*** Begin section ***
--- src/rtl/bin_to_bcd_100_if.sv ---
// Handshake and result bundle for bin_to_bcd_100.
// The seven-segment fields exist only when BIN_TO_BCD_100_SEG_EN is defined.
interface bin_to_bcd_100_if;
  logic       START;
  logic [6:0] BIN;
  logic [3:0] TENS;
  logic [3:0] UNITS;
  logic       BUSY;
  logic       DONE;
  logic       ERR;
`ifdef BIN_TO_BCD_100_SEG_EN
  logic [6:0] SEG_T;
  logic [6:0] SEG_U;

  modport master (output START, BIN,
                  input  TENS, UNITS, BUSY, DONE, ERR, SEG_T, SEG_U);
  modport slave  (input  START, BIN,
                  output TENS, UNITS, BUSY, DONE, ERR, SEG_T, SEG_U);
`else
  modport master (output START, BIN,
                  input  TENS, UNITS, BUSY, DONE, ERR);
  modport slave  (input  START, BIN,
                  output TENS, UNITS, BUSY, DONE, ERR);
`endif
endinterface
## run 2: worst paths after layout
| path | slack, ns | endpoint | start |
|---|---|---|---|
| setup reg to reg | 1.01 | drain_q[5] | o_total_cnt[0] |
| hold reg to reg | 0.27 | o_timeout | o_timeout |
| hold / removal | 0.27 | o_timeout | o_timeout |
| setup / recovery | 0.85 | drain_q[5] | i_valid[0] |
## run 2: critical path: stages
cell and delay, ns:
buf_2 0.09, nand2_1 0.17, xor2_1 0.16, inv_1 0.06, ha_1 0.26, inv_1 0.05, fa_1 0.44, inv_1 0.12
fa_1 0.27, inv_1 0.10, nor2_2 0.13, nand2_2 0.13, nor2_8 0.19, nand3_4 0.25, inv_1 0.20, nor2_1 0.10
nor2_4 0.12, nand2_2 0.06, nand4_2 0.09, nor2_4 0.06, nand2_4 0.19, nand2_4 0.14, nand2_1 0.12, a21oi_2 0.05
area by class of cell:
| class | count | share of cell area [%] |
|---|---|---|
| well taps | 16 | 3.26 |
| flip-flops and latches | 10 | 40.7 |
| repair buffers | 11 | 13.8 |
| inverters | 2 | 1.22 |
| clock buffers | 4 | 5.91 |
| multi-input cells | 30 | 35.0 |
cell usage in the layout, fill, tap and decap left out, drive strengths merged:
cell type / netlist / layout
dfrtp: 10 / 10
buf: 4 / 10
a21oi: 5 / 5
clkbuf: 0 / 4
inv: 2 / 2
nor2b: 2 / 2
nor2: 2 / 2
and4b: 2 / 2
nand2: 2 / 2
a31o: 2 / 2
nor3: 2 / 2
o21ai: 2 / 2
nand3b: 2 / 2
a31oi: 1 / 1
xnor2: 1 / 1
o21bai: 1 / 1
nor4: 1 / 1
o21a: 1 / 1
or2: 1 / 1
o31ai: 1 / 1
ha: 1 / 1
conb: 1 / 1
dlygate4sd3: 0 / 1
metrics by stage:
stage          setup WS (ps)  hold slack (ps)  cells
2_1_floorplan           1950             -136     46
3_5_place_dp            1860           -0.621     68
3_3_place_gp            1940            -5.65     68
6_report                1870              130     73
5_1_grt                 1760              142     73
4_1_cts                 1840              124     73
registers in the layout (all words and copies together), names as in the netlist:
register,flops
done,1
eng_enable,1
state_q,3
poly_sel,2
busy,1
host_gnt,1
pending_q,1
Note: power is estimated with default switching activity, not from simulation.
--- src/rtl/gpio_input_irq.sv ---
// GPIO input monitor: per-pin two-flop sync, debounce, selectable edge detection
// into sticky W1C status, and a single level interrupt on the CPU register bus.
module gpio_input_irq #(
    parameter int unsigned ADDR_WIDTH      = 4,
    parameter int unsigned DATA_WIDTH      = 32,
    parameter int unsigned GPIO_WIDTH      = 4,
    parameter int unsigned DEBOUNCE_CYCLES = 4
) (
    input  logic                  clk,
    input  logic                  resetn,
    input  logic                  i_sel,
    input  logic                  i_we,
    input  logic [ADDR_WIDTH-1:0] i_addr,
    input  logic [DATA_WIDTH-1:0] i_wdata,
    output logic [DATA_WIDTH-1:0] o_rdata,
    input  logic [GPIO_WIDTH-1:0] i_gpio_in,
    output logic                  o_irq
);

    localparam int unsigned CNT_W = (DEBOUNCE_CYCLES > 1) ? $clog2(DEBOUNCE_CYCLES) : 1;
    localparam logic [CNT_W-1:0] CNT_MAX = CNT_W'(DEBOUNCE_CYCLES - 1);

    localparam logic [ADDR_WIDTH-1:0] ADDR_STATE  = ADDR_WIDTH'(4'h0);
    localparam logic [ADDR_WIDTH-1:0] ADDR_EN     = ADDR_WIDTH'(4'h4);
    localparam logic [ADDR_WIDTH-1:0] ADDR_EDGE   = ADDR_WIDTH'(4'h8);
    localparam logic [ADDR_WIDTH-1:0] ADDR_STATUS = ADDR_WIDTH'(4'hC);

    logic [GPIO_WIDTH-1:0] sync1_q, sync1_d;
    logic [GPIO_WIDTH-1:0] sync2_q, sync2_d;
    logic [GPIO_WIDTH-1:0] state_q, state_d;
    logic [GPIO_WIDTH-1:0][CNT_W-1:0] cnt_q, cnt_d;
    logic [GPIO_WIDTH-1:0] irq_en_q, irq_en_d;
    logic [GPIO_WIDTH-1:0] edge_sel_q, edge_sel_d;
    logic [GPIO_WIDTH-1:0] status_q, status_d;

    logic [GPIO_WIDTH-1:0] wdata_g;
    logic [GPIO_WIDTH-1:0] rise_c, fall_c, event_c, clr_c;
    logic                  wr_en;
    logic                  unused_wdata;

    assign wr_en        = i_sel & i_we;
    assign wdata_g      = i_wdata[GPIO_WIDTH-1:0];
    assign unused_wdata = ^i_wdata;

    // Synchroniser and per-pin debounce counter
    always_comb begin
        sync1_d = i_gpio_in;
        sync2_d = sync1_q;
        state_d = state_q;
        cnt_d   = cnt_q;
        for (int i = 0; i < int'(GPIO_WIDTH); i++) begin
            if (sync2_q[i] == state_q[i]) begin
                cnt_d[i] = '0;
            end else if (cnt_q[i] == CNT_MAX) begin
                state_d[i] = sync2_q[i];
                cnt_d[i]   = '0;
            end else begin
                cnt_d[i] = cnt_q[i] + CNT_W'(1);
            end
        end
    end

    // Edge events and register writes; a new event beats a same-cycle W1C
    always_comb begin
        rise_c     = state_d & ~state_q;
        fall_c     = ~state_d & state_q;
        event_c    = (edge_sel_q & rise_c) | (~edge_sel_q & fall_c);
        clr_c      = '0;
        irq_en_d   = irq_en_q;
        edge_sel_d = edge_sel_q;
        if (wr_en) begin
            if (i_addr == ADDR_EN)     irq_en_d   = wdata_g;
            if (i_addr == ADDR_EDGE)   edge_sel_d = wdata_g;
            if (i_addr == ADDR_STATUS) clr_c      = wdata_g;
        end
        status_d = (status_q & ~clr_c) | event_c;
    end

    always_ff @(posedge clk or negedge resetn) begin
        if (!resetn) begin
            sync1_q    <= '0;
            sync2_q    <= '0;
            state_q    <= '0;
            cnt_q      <= '0;
            irq_en_q   <= '0;
            edge_sel_q <= '0;
            status_q   <= '0;
        end else begin
            sync1_q    <= sync1_d;
            sync2_q    <= sync2_d;
            state_q    <= state_d;
            cnt_q      <= cnt_d;
            irq_en_q   <= irq_en_d;
            edge_sel_q <= edge_sel_d;
            status_q   <= status_d;
        end
    end

    // Combinational read mux, zero outside a read cycle
    always_comb begin
        o_rdata = '0;
        if (i_sel && !i_we) begin
            case (i_addr)
                ADDR_STATE:  o_rdata = DATA_WIDTH'(state_q);
                ADDR_EN:     o_rdata = DATA_WIDTH'(irq_en_q);
                ADDR_EDGE:   o_rdata = DATA_WIDTH'(edge_sel_q);
                ADDR_STATUS: o_rdata = DATA_WIDTH'(status_q);
                default:     o_rdata = '0;
            endcase
        end
    end

    assign o_irq = |(status_q & irq_en_q);

endmodule
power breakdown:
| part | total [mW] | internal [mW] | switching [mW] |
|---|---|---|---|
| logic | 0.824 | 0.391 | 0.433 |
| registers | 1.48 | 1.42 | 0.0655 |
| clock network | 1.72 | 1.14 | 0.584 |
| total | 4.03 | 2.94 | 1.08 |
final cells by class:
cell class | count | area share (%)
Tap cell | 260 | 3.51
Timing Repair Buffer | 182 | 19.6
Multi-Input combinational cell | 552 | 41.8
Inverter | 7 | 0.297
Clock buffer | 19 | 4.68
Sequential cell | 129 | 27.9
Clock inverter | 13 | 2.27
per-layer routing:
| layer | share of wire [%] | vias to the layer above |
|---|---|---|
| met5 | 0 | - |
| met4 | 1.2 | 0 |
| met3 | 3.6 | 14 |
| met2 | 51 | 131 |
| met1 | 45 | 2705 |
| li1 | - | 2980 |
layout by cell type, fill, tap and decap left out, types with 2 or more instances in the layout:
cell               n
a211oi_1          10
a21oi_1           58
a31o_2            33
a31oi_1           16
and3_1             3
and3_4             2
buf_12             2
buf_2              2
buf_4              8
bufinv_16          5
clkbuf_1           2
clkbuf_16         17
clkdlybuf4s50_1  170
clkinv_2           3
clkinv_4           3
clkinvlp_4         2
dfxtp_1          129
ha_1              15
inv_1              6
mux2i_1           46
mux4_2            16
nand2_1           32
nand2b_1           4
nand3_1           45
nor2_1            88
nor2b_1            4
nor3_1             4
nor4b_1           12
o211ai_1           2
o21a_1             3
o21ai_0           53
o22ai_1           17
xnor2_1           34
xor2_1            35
**src/rtl/fetch_stage.sv**
```systemverilog
// Instruction-fetch stage: owns the PC, drives the synchronous-read imem and
// re-aligns the returned word with its PC and a valid bit for decode.
module fetch_stage #(
  parameter logic [31:0] RESET_PC = 32'h0000_0000,
  parameter int          IMEM_AW  = 8
) (
  input  logic               clk,
  input  logic               rst,
  input  logic               i_stall,
  input  logic               i_redirect,
  input  logic [31:0]        i_redirect_pc,
  output logic [IMEM_AW-1:0] o_imem_addr,
  output logic               o_imem_stall,
  input  logic [31:0]        i_imem_data,
  output logic [31:0]        o_instr,
  output logic [31:0]        o_pc,
  output logic               o_valid
);

  logic [31:0] fetch_pc_r;
  logic [31:0] resp_pc_r;
  logic        resp_valid_r;

  logic [31:0] fetch_pc_nxt_s;
  logic [31:0] resp_pc_nxt_s;
  logic        resp_valid_nxt_s;
  logic [31:0] redirect_target_s;

  assign redirect_target_s = i_redirect_pc & 32'hFFFF_FFFC;

  // Next-state selection: redirect beats stall, stall beats normal advance.
  always_comb begin
    fetch_pc_nxt_s   = fetch_pc_r;
    resp_pc_nxt_s    = resp_pc_r;
    resp_valid_nxt_s = resp_valid_r;
    if (i_redirect) begin
      // The word now being fetched belongs to the old path: drop it.
      fetch_pc_nxt_s   = redirect_target_s;
      resp_pc_nxt_s    = fetch_pc_r;
      resp_valid_nxt_s = 1'b0;
    end else if (i_stall) begin
      fetch_pc_nxt_s   = fetch_pc_r;
      resp_pc_nxt_s    = resp_pc_r;
      resp_valid_nxt_s = resp_valid_r;
    end else begin
      fetch_pc_nxt_s   = fetch_pc_r + 32'd4;
      resp_pc_nxt_s    = fetch_pc_r;
      resp_valid_nxt_s = 1'b1;
    end
  end

  // PC and response-tracking registers.
  always_ff @(posedge clk or posedge rst) begin
    if (rst) begin
      fetch_pc_r   <= RESET_PC;
      resp_pc_r    <= RESET_PC;
      resp_valid_r <= 1'b0;
    end else begin
      fetch_pc_r   <= fetch_pc_nxt_s;
      resp_pc_r    <= resp_pc_nxt_s;
      resp_valid_r <= resp_valid_nxt_s;
    end
  end

  // Output drive; imem data already carries its one-cycle latency.
  always_comb begin
    o_imem_addr  = fetch_pc_r[IMEM_AW+1:2];
    o_imem_stall = i_stall & ~i_redirect;
    o_instr      = i_imem_data;
    o_pc         = resp_pc_r;
    o_valid      = resp_valid_r;
  end

  fetch_stage_checker u_checker (
    .clk          (clk),
    .rst          (rst),
    .i_stall      (i_stall),
    .i_redirect   (i_redirect),
    .o_imem_stall (o_imem_stall),
    .o_pc         (o_pc),
    .o_valid      (o_valid)
  );

endmodule

// Structural invariants of the fetch stage outputs.
module fetch_stage_checker (
  input logic        clk,
  input logic        rst,
  input logic        i_stall,
  input logic        i_redirect,
  input logic        o_imem_stall,
  input logic [31:0] o_pc,
  input logic        o_valid
);

  a_stall_release: assert property (@(posedge clk) disable iff (rst)
    o_imem_stall == (i_stall && !i_redirect));

  a_pc_aligned: assert property (@(posedge clk) disable iff (rst)
    o_valid |-> (o_pc[1:0] == 2'b00));

  a_redirect_bubble: assert property (@(posedge clk) disable iff (rst)
    i_redirect |=> !o_valid);

endmodule

```
**config.mk**
```make
export PLATFORM = sky130hd
export DESIGN_NAME = fetch_stage
export DESIGN_NICKNAME = d
export VERILOG_FILES = /design/src/rtl/fetch_stage.sv
export SDC_FILE = /design/constraint.sdc
export NUM_CORES = 1
export LEC_CHECK = 0
export ABC_AREA = 1
export CAP_MARGIN = 10
export CORE_UTILIZATION = 35
export CTS_CLUSTER_SIZE = 30
export DETAILED_ROUTE_END_ITERATION = 10
export DONT_BUFFER_PORTS = 1
export PLACE_DENSITY = 0.49
export SYNTH_ARGS = -nofsm -noshare
export SYNTH_HDL_FRONTEND = slang
export SYNTH_SLANG_ARGS = --single-unit
export TNS_END_PERCENT = 10
```
**constraint.sdc**
```tcl
create_clock -name clk -period 2.6 [get_ports clk]
set_input_delay 0.26 -clock clk [delete_from_list [all_inputs] [get_ports clk]]
set_output_delay 0.26 -clock clk [all_outputs]
set_load 0.005 [all_outputs]
```
* Word level (Yosys, flattened, before mapping)
Index checks and enable logic that the tools add are counted. W data, S select, Z words.
Storage, ports and cells: register bits 65, bits in latches 0, RAM bits 0, ROM bits 0, output and inout port bits 74, memories 0
Cells by class: $add $sub $neg 1, multiply operators 0, divide/modulo/power cells 0, $lt $le $gt $ge 0, eq/ne operators 1, shift-type cells 0, muxes and demuxes 6, bitwise operators 2, reduce and logical (&&, ||, !) cells 0
Operators with widths (number):
- $mux W32 | 4
- $add A32 B3 Y32 const B | 1
- $mux W1 | 2
- $ne A2 B1 Y1 const B | 1
- $and A1 B1 Y1 | 1
- $not A1 Y1 | 1

* Depth between registers and ports, before layout
depth after elaboration 3, gate-level depth with buffers 10, mapped depth without buffers 10

* Worst setup path before layout
No wires, ideal clock.
path kind register to register, from register fetch_pc_r[2], to register fetch_pc_r[26], arrival 1.262 ns, data required time 2.484 ns, slack 1.221 ns, stages on the path, launching flop included 11, path through dfrtp_1 ha_1 nand2_2 nor2_4 nand2_4 nor2_4 nand2_1 nand2_1 nand3_1 nand2_1 nand2_1
Between the ends: word-level cells in the longest chain between the ends 3
Ends and longest elaborated chain:
- start, declared | RTL line 20 | logic [31:0] fetch_pc_r;
- start signal, assigned | RTL line 59 | fetch_pc_r <= fetch_pc_nxt_s;
- $add A32 B3 Y32 | RTL line 46 | fetch_pc_nxt_s = fetch_pc_r + 32'd4;
- $mux W32 | RTL line 41 | end else if (i_stall) begin
- $mux W32 | RTL line 36 | if (i_redirect) begin
Every way passes these cells. The select of a mux whose other input is x is not followed. A chain may end at the register's enable or synchronous reset.

* Final worst setup path
from register fetch_pc_r[3], to register fetch_pc_r[22]
The elaborated chain is that of the path after synthesis.

==> results.toml <==
[outcome]
status = "complete, no violations"

[global_routing]
grt_pass1_wl_um = 15570
grt_max_degree = 67
grtUsageTotal_pct = 18.73
gr-total-overflow = 0
first_global_vias = 2975
antenna_found_initial = 0

[die]
initial_core_util_pct = 35.86
die_x_um = 104.4
die-area_um2 = 10900
die_h_um = 104.4
placementRows = 37
pin_count = 142
coreArea_um2 = 10230

[layout]
nets = 525
fin_util_pct = 35.84
nFillCells = 1118
mostFrequentLayoutCell = "nand2_1"
syn_to_final_growth_pct = -0.03402
final_layout_size_suffix_gt1_share_pct = 11.30
fin_cells = 596
final_area_um2 = 3667
final_cell_mix = "nand2_1 (151), dfrtp_1 (61), o21ai_0 (44), inv_1 (42), nand3_1 (38)"
n_antenna_cell = 0

[synthesis]
seq_area_frac_synth_pct = 41.61
yosys_most_used_dff = "dfrtp_1"
synthArstFlopShare_pct = 100.0
synth_cell_type_count = 32
syn_inst = 496
netlist_area_um2 = 3669
avgSynthCellArea_um2 = 7.396
ys_ff_latch = 61
yosysWarningCount = 0
synth-edff-count = 0

[power]
ir_worst_vdd_mv = 0.2411
leakagePower_nw = 1.664
power_density_nw_per_um2 = 602.7
power_mw = 2.210

[drt]
finalWirelength_um = 9509
vias = 2891
drt_iter0_markers = 180
routed_via_density = 4.851
drtAntennaViolNets = 0
dr.pass1.iters = 4
wl_per_cell_um = 15.95
drcViolationCount = 0

[cts]
postCtsSetupRepairBufs = 0
cts_tree = "done"
clock-sinks = 61
ctsHtreeMaxLevel = 3
clk_latency_ps = 350
clk_pin_slew_ps = 70
clockBufferDepth = 2
cts_buffers = 9
cts_resized = 0
cts-root-buf = "clkbuf_8"
cts_hold_buf = 1

[setup_path]
worstPathRequired_ps = 2840
arrival_ps = 1950
criticalPathCategory = "reg -> reg"
cp_max_fo = 5
reg2reg_from = "fetch_pc_r[3]"
r2r_end = "fetch_pc_r[22]"
r2r_cells = 10
endpoint = "fetch_pc_r[22]"
crit_path_end_kind = "register"
start_kind = "register"
r2r_slack_ps = 880
cp-startpoint = "fetch_pc_r[3]"

[sta]
fmax_mhz = 581.8
rsz0062_at_grt = "no"
tns_ps = 0
fin_crit_sh_pct = 66.11
finalSetupViolations = 0
worst_pin_slew_ps = 818.1
slew_viol_final = 0
setup_ws_ps = 881.1
relSlewSlack_pct = 45.46
holdWs_ps = 41.23
min_period_ps = 1719
fin_skew_ps = 11.59
finalHoldViolations = 0

[flow_run]
cap_viol_max_count = 0

[placed_design]
dp_worst_setup_slack_ps = 868.2
place_hpwl_um = 6722
port_buffers = 0
placed_cells = 580
postPlaceCellArea_um2 = 3498
gp_congestion = 0.8623

[worst_hold_path]
hold_class = "in -> async"
## power breakdown
group	switching, mW	internal, mW
Sequential	0.120	1.06
Combinational	0.198	0.0972
Clock	0.369	0.365
## registers in the layout, summed over array words and instances, names as in the netlist
| signal | flops |
|---|---|
| fetch_pc_r | 30 |
| o_pc | 30 |
| o_valid | 1 |
## per-layer routing
metal | vias to the layer above | track usage (%) | routed length, µm
met4 | 0 | 7.449 | 157
met2 | 92 | 28.48 | 4194
li1 | 1442 | - | -
met1 | 1338 | 24.54 | 4431
met3 | 19 | 6.015 | 726
met5 | - | 0 | 0
## area by class of cell
| class | count | area [µm²] | area share, % |
|---|---|---|---|
| clock inverter | 2 | 10.01 | 0.2729 |
| tap | 136 | 170.2 | 4.640 |
| sequential | 61 | 1526 | 41.62 |
| multi-input combinational | 330 | 1583 | 43.16 |
| clock buffer | 13 | 148.9 | 4.060 |
| timing repair buffer | 6 | 47.55 | 1.296 |
| inverter | 48 | 181.4 | 4.947 |
## logic make-up after synthesis
group                    synth area share, %
AND/OR/NAND/NOR                        31.72
XOR/XNOR                              0.9549
other                                 0.1022
AO/OA/AOI/OAI                          9.789
buffers and inverters                  15.48
flip-flops                             41.61
adder cells (fa/ha/maj)               0.3410
## worst max-delay path, cell delays in order (launching register included)
cell and delay [ps]:
dfrtp_1 460, ha_1 290, nand2_2 100, nor2_4 130, nand2_4 100, nor2_4 210, nand2_1 80, nand2_1 70
nand3_1 60, nand2_1 70, nand2_1 40
## worst min-delay path by stage
stage / to / slack, ps / cells after the start
5_1_grt: fetch_pc_r[5] / 30 / 2
3_5_place_dp: o_valid / 330 / 1
6_report: o_pc[5] / 40 / 2
2_1_floorplan: fetch_pc_r[4] / 390 / 2
4_1_cts: fetch_pc_r[4] / 20 / 2
3_3_place_gp: o_valid / 330 / 1
## cell usage after synthesis (5+ instances only)
master,n,area (µm²)
nand2_1,151,566.8
o211ai_1,5,37.54
nor2_2,8,50.05
inv_1,43,161.4
nand3_1,38,190.2
buf_4,42,315.3
o21bai_1,5,37.54
buf_2,9,45.04
nor2_1,33,123.9
nor2_4,6,67.56
dfrtp_1,61,1526
nor3_1,6,30.03
nand2_2,7,43.79
a21oi_1,5,25.02
clkbuf_1,7,26.28
o21ai_0,44,220.2
No activity file was read; power rests on OpenSTA's default activity.
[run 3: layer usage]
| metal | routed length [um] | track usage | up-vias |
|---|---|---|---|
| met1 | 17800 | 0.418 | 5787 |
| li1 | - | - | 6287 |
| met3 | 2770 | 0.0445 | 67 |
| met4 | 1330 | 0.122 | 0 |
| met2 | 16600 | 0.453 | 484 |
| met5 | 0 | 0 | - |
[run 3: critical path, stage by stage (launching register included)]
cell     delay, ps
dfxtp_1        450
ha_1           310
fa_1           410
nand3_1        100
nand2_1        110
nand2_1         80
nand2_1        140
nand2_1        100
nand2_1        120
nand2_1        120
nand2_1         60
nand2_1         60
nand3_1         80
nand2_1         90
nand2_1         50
File: config.mk
export PLATFORM = sky130hd
export DESIGN_NAME = fb_scanout
export DESIGN_NICKNAME = d
export VERILOG_FILES = /design/src/rtl/fb_scanout.sv
export SDC_FILE = /design/constraint.sdc
export NUM_CORES = 1
export LEC_CHECK = 0
export ABC_CLOCK_PERIOD_IN_PS = 2700
export CAP_MARGIN = 15
export CORE_MARGIN = 4
export CORE_UTILIZATION = 35
export DETAILED_ROUTE_END_ITERATION = 8
export SKIP_CTS_REPAIR_TIMING = 1
export SYNTH_ARGS = -nofsm -noshare
export SYNTH_HDL_FRONTEND = slang
export SYNTH_SLANG_ARGS = --single-unit
File: constraint.sdc
create_clock -name clk -period 2.7 [get_ports clk]
set_input_delay 0.54 -clock clk [delete_from_list [all_inputs] [get_ports clk]]
set_output_delay 0.54 -clock clk [all_outputs]
set_load 0.05 [all_outputs]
*** End section ***
--- DESCRIPTION OF THE TASK ---
Return, from the data above, each line in which the string "left" appears.

--- WORKED SOLUTION ---
cell usage in the layout, fill, tap and decap left out, drive strengths merged:
layout by cell type, fill, tap and decap left out, types with 2 or more instances in the layout:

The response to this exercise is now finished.